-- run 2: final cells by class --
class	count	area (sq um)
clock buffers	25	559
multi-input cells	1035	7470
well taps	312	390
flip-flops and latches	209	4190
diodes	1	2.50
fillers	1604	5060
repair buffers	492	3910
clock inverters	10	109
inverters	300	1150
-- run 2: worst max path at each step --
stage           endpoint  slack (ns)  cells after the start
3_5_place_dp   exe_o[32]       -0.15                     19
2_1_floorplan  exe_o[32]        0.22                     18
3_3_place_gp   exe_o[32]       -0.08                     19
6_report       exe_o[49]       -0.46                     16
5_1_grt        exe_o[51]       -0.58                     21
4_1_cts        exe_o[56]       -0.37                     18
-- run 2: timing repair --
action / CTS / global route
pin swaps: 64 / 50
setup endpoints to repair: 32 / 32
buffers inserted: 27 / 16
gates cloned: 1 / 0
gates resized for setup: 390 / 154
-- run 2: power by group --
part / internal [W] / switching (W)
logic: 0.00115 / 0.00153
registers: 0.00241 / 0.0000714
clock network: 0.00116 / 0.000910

## EXERCISE INSTRUCTIONS
Return a copy of each line in the records above that has "cells" in it.

## FINISHED TASK
-- run 2: final cells by class --
multi-input cells	1035	7470
stage           endpoint  slack (ns)  cells after the start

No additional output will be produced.